Though neuroplasticity reveals the myth of racial supremacy to be a silly one, it does beg the question, “If everyone adapts to their environment and improves throughout life, and those improvements are passed down into the baseline framework their kids inherit, why isn’t everyone a genius?” The truth comes down to what neural pathways are allowed to be nurtured. what genes expression is required to survive the environment will determine the focus of the brain’s development. This brings us to trauma, on an individual and inter-generational level.
Traumatology is the study of how extreme or prolonged stress can impact the function of the human body. It studies that which requires the nervous system to make physiological changes throughout the body in order to navigate threats within the environment. Threats can be anything from a physical attacker, to lack of food, to prolonged isolation, to the understanding that if you miss a payment to keep a roof over your head, you may not have a bed to sleep in anymore.
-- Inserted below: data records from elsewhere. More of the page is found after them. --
File: config.mk
export PLATFORM = sky130hd
export DESIGN_NAME = trx_switch_top
export DESIGN_NICKNAME = d
export VERILOG_FILES = /design/src/rtl/trx_switch_pkg.sv /design/src/rtl/trx_cfg_regs.sv /design/src/rtl/trx_delay_fsm.sv /design/src/rtl/trx_pin_mux.sv /design/src/rtl/trx_switch_top.sv
export SDC_FILE = /design/constraint.sdc
export NUM_CORES = 1
export LEC_CHECK = 0
export ABC_CLOCK_PERIOD_IN_PS = 7000
export BUFFER_PORTS_ARGS = -buffer_cell sky130_fd_sc_hd__buf_4
export CAP_MARGIN = 25
export CORE_UTILIZATION = 55
export CTS_CLUSTER_SIZE = 25
export DETAILED_ROUTE_END_ITERATION = 8
export HOLD_SLACK_MARGIN = 0.05
export PLACE_DENSITY = 0.74
export SLEW_MARGIN = 25
export SYNTH_ARGS = -nofsm -noshare
export SYNTH_HDL_FRONTEND = slang
export SYNTH_HIERARCHICAL = 1
export SYNTH_SLANG_ARGS = --single-unit
File: constraint.sdc
create_clock -name clk -period 7 [get_ports clk]
set_clock_uncertainty 0.2 [all_clocks]
set_input_delay 0.7 -clock clk [delete_from_list [all_inputs] [get_ports clk]]
set_output_delay 0.7 -clock clk [all_outputs]
set_load 0.05 [all_outputs]
File: src/rtl/trx_switch_pkg.sv
// Package: shared types and register addresses for the delayed
// transmit/receive switch. Assumes a 7-bit register address.
package trx_switch_pkg;
    localparam int ADDR_W = 7;
    localparam logic [ADDR_W-1:0] A_TX_DLY = 7'd2;
    localparam logic [ADDR_W-1:0] A_RX_DLY = 7'd3;
    localparam logic [ADDR_W-1:0] A_MASK   = 7'd4;
    localparam logic [ADDR_W-1:0] A_TX_PAT = 7'd5;
    localparam logic [ADDR_W-1:0] A_RX_PAT = 7'd6;
    localparam logic [ADDR_W-1:0] A_SW_VAL = 7'd7;

    typedef enum logic [1:0] {
        ST_RX      = 2'd0,
        ST_WAIT_TX = 2'd1,
        ST_TX      = 2'd2,
        ST_WAIT_RX = 2'd3
    } sw_state_t;
endpackage

File: src/rtl/trx_cfg_regs.sv
// Module: configuration register file. Holds both delays, the pin mask,
// the two patterns and the software value. Assumes the data bus is twice
// the pin-bank width so the software write can carry a per-bit mask.
module trx_cfg_regs
    import trx_switch_pkg::*;
#(
    parameter int DATA_W = 32,
    parameter int IO_W   = 16,
    parameter int CNT_W  = 32
) (
    input  logic              clk,
    input  logic              rst_n,
    input  logic              cfg_stb,
    input  logic [ADDR_W-1:0] cfg_addr,
    input  logic [DATA_W-1:0] cfg_data,
    output logic [CNT_W-1:0]  tx_dly,
    output logic [CNT_W-1:0]  rx_dly,
    output logic [IO_W-1:0]   pin_mask,
    output logic [IO_W-1:0]   tx_pat,
    output logic [IO_W-1:0]   rx_pat,
    output logic [IO_W-1:0]   sw_val
);
    localparam int MSK_LO = IO_W;

    logic [IO_W-1:0] wr_val, wr_msk;
    assign wr_val = cfg_data[IO_W-1:0];
    assign wr_msk = cfg_data[MSK_LO+IO_W-1:MSK_LO];

    // Purpose: decode strobed writes into the addressed register.
    always_ff @(posedge clk) begin
        if (!rst_n) begin
            tx_dly   <= '0;
            rx_dly   <= '0;
            pin_mask <= '0;
            tx_pat   <= '0;
            rx_pat   <= '0;
            sw_val   <= '0;
        end else if (cfg_stb) begin
            case (cfg_addr)
                A_TX_DLY: tx_dly   <= cfg_data[CNT_W-1:0];
                A_RX_DLY: rx_dly   <= cfg_data[CNT_W-1:0];
                A_MASK:   pin_mask <= wr_val;
                A_TX_PAT: tx_pat   <= wr_val;
                A_RX_PAT: rx_pat   <= wr_val;
                A_SW_VAL: sw_val   <= (sw_val & ~wr_msk) | (wr_val & wr_msk);
                default:  ;
            endcase
        end
    end

    p_txdly_wr_r7: assert property (@(posedge clk) disable iff (!rst_n)
        (cfg_stb && cfg_addr == A_TX_DLY) |=> tx_dly == $past(cfg_data[CNT_W-1:0]));
    p_other_hold_r7: assert property (@(posedge clk) disable iff (!rst_n)
        !(cfg_stb && cfg_addr >= A_TX_DLY && cfg_addr <= A_RX_PAT)
        |=> ($stable(tx_dly) && $stable(rx_dly) && $stable(pin_mask)
             && $stable(tx_pat) && $stable(rx_pat)));
    p_sw_hold_r8: assert property (@(posedge clk) disable iff (!rst_n)
        !(cfg_stb && cfg_addr == A_SW_VAL) |=> $stable(sw_val));
endmodule

File: src/rtl/trx_delay_fsm.sv
// Module: four-state switch timer. Waits tx_dly edges before entering
// transmit and rx_dly edges before leaving it, and cancels a wait if the
// request returns to its earlier level. Assumes delays are stable while
// a wait is in progress.
module trx_delay_fsm
    import trx_switch_pkg::*;
#(
    parameter int CNT_W = 32
) (
    input  logic             clk,
    input  logic             rst_n,
    input  logic             txpath_rst_n,
    input  logic             run,
    input  logic             req,
    input  logic [CNT_W-1:0] tx_dly,
    input  logic [CNT_W-1:0] rx_dly,
    output logic             tx_active
);
    sw_state_t        state;
    logic [CNT_W-1:0] cnt;

    // Purpose: advance the switch state and its wait counter.
    always_ff @(posedge clk) begin
        if (!rst_n || !txpath_rst_n || !run) begin
            state <= ST_RX;
            cnt   <= '0;
        end else begin
            case (state)
                ST_RX: if (req) begin
                    if (tx_dly == '0) state <= ST_TX;
                    else begin
                        state <= ST_WAIT_TX;
                        cnt   <= tx_dly - 1'b1;
                    end
                end
                ST_WAIT_TX: begin
                    if (!req)            state <= ST_RX;
                    else if (cnt == '0)  state <= ST_TX;
                    else                 cnt   <= cnt - 1'b1;
                end
                ST_TX: if (!req) begin
                    if (rx_dly == '0) state <= ST_RX;
                    else begin
                        state <= ST_WAIT_RX;
                        cnt   <= rx_dly - 1'b1;
                    end
                end
                default: begin
                    if (req)             state <= ST_TX;
                    else if (cnt == '0)  state <= ST_RX;
                    else                 cnt   <= cnt - 1'b1;
                end
            endcase
        end
    end

    assign tx_active = (state == ST_TX) || (state == ST_WAIT_RX);

    p_rise_needs_req_r1: assert property (@(posedge clk) disable iff (!rst_n)
        $rose(tx_active) |-> $past(req));
    p_fall_needs_drop_r5: assert property (@(posedge clk) disable iff (!rst_n)
        ($fell(tx_active) && $past(run) && $past(txpath_rst_n)) |-> !$past(req));
    p_count_down_r3: assert property (@(posedge clk) disable iff (!rst_n)
        (state == ST_WAIT_TX && run && txpath_rst_n && req && cnt != '0)
        |=> cnt == $past(cnt) - 1'b1);
    p_idle_rx_r6: assert property (@(posedge clk) disable iff (!rst_n)
        (!run || !txpath_rst_n) |=> !tx_active);
endmodule

File: src/rtl/trx_pin_mux.sv
// Module: per-pin output selection between the transmit pattern, the
// receive pattern and the software value. Purely combinational.
module trx_pin_mux #(
    parameter int IO_W = 16
) (
    input  logic            auto_en,
    input  logic            tx_active,
    input  logic [IO_W-1:0] pin_mask,
    input  logic [IO_W-1:0] tx_pat,
    input  logic [IO_W-1:0] rx_pat,
    input  logic [IO_W-1:0] sw_val,
    output logic [IO_W-1:0] gpio_out
);
    for (genvar i = 0; i < IO_W; i++) begin : g_pin
        // Purpose: pick the source of pin i.
        always_comb begin
            if (auto_en && pin_mask[i])
                gpio_out[i] = tx_active ? tx_pat[i] : rx_pat[i];
            else
                gpio_out[i] = sw_val[i];
        end
    end
endmodule

File: src/rtl/trx_switch_top.sv
// Module: top of the delayed transmit/receive switch. Forms the transmit
// request, times the switch, and drives the masked output bank.
// Assumes all inputs are synchronous to clk.
module trx_switch_top
    import trx_switch_pkg::*;
#(
    parameter int DATA_W = 32,
    parameter int IO_W   = 16,
    parameter int CNT_W  = 32
) (
    input  logic              clk,
    input  logic              rst_n,
    input  logic              txpath_rst_n,
    input  logic              cfg_stb,
    input  logic [ADDR_W-1:0] cfg_addr,
    input  logic [DATA_W-1:0] cfg_data,
    input  logic              auto_en,
    input  logic              tx_enable,
    input  logic              fifo_empty,
    output logic              tx_active,
    output logic [IO_W-1:0]   gpio_out
);
    logic [CNT_W-1:0] tx_dly, rx_dly;
    logic [IO_W-1:0]  pin_mask, tx_pat, rx_pat, sw_val;
    logic             req, run;

    assign req = tx_enable && !fifo_empty;
    assign run = auto_en && tx_enable;

    trx_cfg_regs #(.DATA_W(DATA_W), .IO_W(IO_W), .CNT_W(CNT_W)) u_regs (
        .clk(clk), .rst_n(rst_n), .cfg_stb(cfg_stb), .cfg_addr(cfg_addr),
        .cfg_data(cfg_data), .tx_dly(tx_dly), .rx_dly(rx_dly),
        .pin_mask(pin_mask), .tx_pat(tx_pat), .rx_pat(rx_pat), .sw_val(sw_val)
    );

    trx_delay_fsm #(.CNT_W(CNT_W)) u_fsm (
        .clk(clk), .rst_n(rst_n), .txpath_rst_n(txpath_rst_n), .run(run),
        .req(req), .tx_dly(tx_dly), .rx_dly(rx_dly), .tx_active(tx_active)
    );

    trx_pin_mux #(.IO_W(IO_W)) u_mux (
        .auto_en(auto_en), .tx_active(tx_active), .pin_mask(pin_mask),
        .tx_pat(tx_pat), .rx_pat(rx_pat), .sw_val(sw_val), .gpio_out(gpio_out)
    );

    p_manual_pins_r9: assert property (@(posedge clk) disable iff (!rst_n)
        !auto_en |-> gpio_out == sw_val);
    p_no_tx_without_enable_r1: assert property (@(posedge clk) disable iff (!rst_n)
        !tx_enable |=> !tx_active);
endmodule

==> impl_metrics.toml, run 1 <==
[place]
pre_cts_ws_ns = 3.26
io_buffers = 62
dpl.hpwl_um = 14700
place_area_um2 = 8860
dp.cells = 1144
place_congestion = 0.878

[critical_path]
startpoint_type = "register"
cp_max_fo = 35
worstReg2RegStart = "u_fsm/state[0]"
r2r_end = "u_fsm/cnt[31]"
critPathRequiredTime_ns = 6.10
reg2regPathDepth = 10
critPathKind = "reg2out"
cp-end-kind = "output pin"
regToRegSetupSlack_ns = 3.20
crit_arrival_ns = 3.05

[timing]
worst_pin_slew_ns = 1.09
finalSetupViolations = 0
hold_violations = 0
rsz0062_at_grt = "no"
period_minus_slack_ns = 3.95
relSlewSlack_pct = 27.3
finalMaxSlewViolations = 0
fin_crit_sh_pct = 56.4
worst_hold_slack_ns = 0.263
setup_tns_ns = 0
setup_ws_ns = 3.05
fmax_mhz = 253

[yosys]
synth_top_area_share_pct = 38.4
ys_async_sr_fraction_pct = 0
syn_nets = 1023
synthTopCellsByArea = "dfxtp_1, mux2i_1, nand3_1, a21boi_0, o21ai_0"
synth.distinct_cells = 61
syn_inst = 971
syn_area_um2 = 8450
ys_ff_latch = 162
synth_seq_area_share_pct = 38.4
postSynthAreaPerCell_um2 = 8.70
ys.warnings.count = 6
synth_top_area_cell = "dfxtp_1"
synth_edf_count = 0
synth_ff_type = "dfxtp_1"

[finish]
final_common_cell = "dfxtp_1"
instances_no_fill = 1176
syn_to_final_growth_pct = 11.9
final_area_um2 = 9450
antenna_cells = 0
final_nets = 1031
layout_common_cells = "dfxtp_1, nand3_1, o21ai_0"
final_util_pct = 64.1
layout-drive-gt1-share_pct = 15.7

[clock_network]
cts_buffer_depth = 2
numClockSinks = 162
cts_tree = "done"
clk_latency_ns = 0.43
postCtsSetupRepairBufs = 0
htree_levels = 4
clockRootBuffer = "clkbuf_16"
cts_resized = 0
clkTransAtPathRegs_ns = 0.07
hold_buffers = 0
cts_made_buffers = 17

[route]
wl_met1_um = 10300
viasPerCell = 6.16
vias = 7241
dr_wl_met2_um = 10600
first_pass_iters = 7
routed_wl_um = 22300
drc_errors = 0
postRouteAntennaNets = 0
drt_iter0_drc = 710
wl_per_cell_um = 19.0
met3_length_um = 1080
top_layer_used = "met4"

[hold_path]
hp-start = "u_regs/tx_pat[7]"
whs_path_depth = 2
holdPathEnd = "u_regs/tx_pat[7]"
hold_path.class = "reg2reg"

[global_route]
first_global_vias = 6902
grt_pass1_wl_um = 36100
antenna_found_initial = 0
grt_max_degree = 90
grt_remaining_overflow = 0
grtUsageTotal_pct = 28.9

[power_and_ir_drop]
total_power_mw = 2.00
power_density_nw_per_um2 = 212
irDropWorstVdd_mv = 0.192
p_leak_nw = 3.58

[floorplanning]
initial_core_util_pct = 57.3
core_region_area_um2 = 14800
floorplan.die.height_um = 126
die-area_um2 = 15900
num_io_pins = 63
die_w_um = 126
rows = 44

[flow_run]
cap_violations = 0

[run_status]
outcome = "completed"
## cell families after synthesis
kind of cell	after synthesis	synth area share (%)
compound gates	252	18.5
simple gates	318	19.6
mux	119	14.6
buf+inv	87	5.18
xor+xnor	27	2.80
flops	162	38.4
fa+ha+maj	6	0.888
## synth_stat cells (3+ instances only)
cell      number
dfxtp_1      162
nand3_1      104
o21ai_0       96
mux2i_1       93
nand2_1       88
a21boi_0      69
clkbuf_1      57
nor2_1        42
a21oi_1       30
nor4_1        24
a211oi_1      20
mux2_2        20
xnor2_1       20
a31oi_1       17
a21boi_1      11
and3_1         8
buf_1          8
buf_6          7
nand4_1        7
xor2_1         7
and2_1         6
buf_2          6
ha_1           6
nor3_1         6
mux2i_2        5
inv_1          4
nand3b_1       3
## cell type report
type                    count  area (um^2)
fillers                  1281         5300
multi-input cells         722         4830
flip-flops and latches    162         3240
repair buffers             72          544
clock buffers              17          425
well taps                 184          230
clock inverters            15          170
inverters                   4         15.0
So the fewer threats present in the developing body and brain, the fewer restrictions on things like neurogenesis or even immune function. And since inter-generational trauma is the body’s attempt to pass down relevant stress responses to the current environment, it could create trends where segregation exists that would seem to the untrained eye to be a result of skin color. Any trend someone can point to, which might seem like evidence of superiority or inferiority, is actually evidence of a lack of nurture and opportunity. That is to say, if you live in a segregated system, it may seem that members of the underclass are less inclined to be academic, or whatever, when really their nervous system had to prioritize survival differently than the privileged class. And if those environmental factors were different, so would be the nervous systems of the people within the environment.
Any negative aspect of inter-generational trauma, can be reversed in a few generations of living within a relatively safe environment. Our genes which exists to express when under threat, as well as genes which exists to express for growth, relaxation, social connection, neurogenesis etc. are all triggered by input from the world around us. So if there’s a need to respond to threat more often, those threat-response neural connections will be what the brain strengthens. The same is true with nurturing. If loving events happen more often, the brain strengthens affectionate neural pathways. If musical events happen more often the brain will strengthen its musical pathways, and so on and so forth with all kinds of experiences.
References I suggest for more fully understanding these kinds of sciences are the following researchers and authors.
Bessel Van Der Kolk – how the body processes and changes regarding trauma.
Robert Sapolsky – how stress effects the human body.
Alice Miller – how early development plays a role in physical and psychological makeup.
Stephen Porges – how the body operates from either the stress or rest response.
Benjamin Fry – how the body can have mixed signals regarding fight or flight.
Gabor Mate – how early development and trauma plays a role health and addiction.
Mark Wolynn – how trauma is passed down through generations.